Neural networks designed for multi-task objectives may exhibit performance synergy. For instance, the regression branch of the SNTP model achieved substantial accuracy improvements after integrating the segmentation branch. However, such architectures can also lead to performance trade-offs—in other words, the accuracy of the segmentation branch may decline due to interference from the regression branch.
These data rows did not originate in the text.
===== src/rtl/assert_macros.svh =====
// ----------------------------------------------------------------------------
// Assertion macros
// Shared concurrent assertion forms for the RTL blocks.
// ----------------------------------------------------------------------------
`ifndef ASSERT_MACROS_SVH
`define ASSERT_MACROS_SVH

// Same-cycle implication, disabled during reset.
`define ASSERT_IMP(lbl, clk, rst, ante, cons) \
  lbl: assert property (@(posedge clk) disable iff (rst) (ante) |-> (cons)) \
    else $error("assertion failed");

// Next-cycle implication, disabled during reset.
`define ASSERT_NEXT(lbl, clk, rst, ante, cons) \
  lbl: assert property (@(posedge clk) disable iff (rst) (ante) |=> (cons)) \
    else $error("assertion failed");

`endif


===== src/rtl/pmsg_pkg.sv =====
// ----------------------------------------------------------------------------
// pmsg_pkg
// Types and constants shared by the patch max Sobel gradient block.
// ----------------------------------------------------------------------------
package pmsg_pkg;

  localparam int PIX_W  = 8;   // grey value port width
  localparam int GRAD_W = 11;  // signed Sobel sum
  localparam int MAG_W  = 21;  // gx^2 + gy^2
  localparam int WIN_N  = 9;   // 3x3 neighborhood

  // Window index = (dx+1)*3 + (dy+1)
  localparam int IDX_MM = 0;
  localparam int IDX_M0 = 1;
  localparam int IDX_MP = 2;
  localparam int IDX_0M = 3;
  localparam int IDX_00 = 4;
  localparam int IDX_0P = 5;
  localparam int IDX_PM = 6;
  localparam int IDX_P0 = 7;
  localparam int IDX_PP = 8;

  // Reported gradient when no pixel of the patch qualified
  localparam logic signed [GRAD_W-1:0] NONE_GRAD = GRAD_W'(-8);

  typedef logic [WIN_N-1:0][PIX_W-1:0] pix_win_t;

  typedef struct packed {
    logic [GRAD_W-1:0] gx;
    logic [GRAD_W-1:0] gy;
    logic [MAG_W-1:0]  mag;
  } grad_t;

endpackage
This issue can be mitigated by adjusting training strategies, such as assigning distinct loss weights to different tasks [43]. Future research directions will focus on optimizing the network structure to achieve a more rational integration of the regression and segmentation branches, adopting more sophisticated training strategies, and further refining the design of the regression head. These approaches are expected to alleviate the performance trade-off phenomenon and further enhance the overall accuracy of the network.

5. Conclusions

This study proposes a novel architecture-based impurity rate regression network for images of wheat with impurities, named “Segmentation is Not The Purpose” (SNTP). The SNTP model integrates a semantic segmentation model and a regression model into a single framework, leveraging the segmentation branch to assist the model in learning accurate target features, thereby enabling the regression branch to yield precise impurity rates. Employing MNV4-Conv-S as the backbone and the segmentation head of DeepLabV3+ as the segmentation branch, the SNTP introduces a Transformer block into the regression branch, extends Distribution Focal Loss to regression tasks, and designs a Generalized Categorical Regression head. Through the aforementioned designs, the SNTP successfully addresses the overfitting issue commonly encountered in single regression models. Ultimately, on the validation set of the constructed dataset, the model achieves the following metrics: MIoU of 77.7%, MPA of 83.3%, MAE of 0.045, and MSE of 0.005. Among these, the regression metrics significantly outperform those of single regression models and meet the designed targets. Meanwhile, the model parameters do not exceed 10 M, and the computational complexity is less than 20 GMACs, complying with the low-cost and real-time requirements of agricultural production. Furthermore, SNTP does not require the manual construction of additional mathematical models, which means less prior knowledge is needed. The research findings of this study are conducive to realizing intelligent cleaning operations.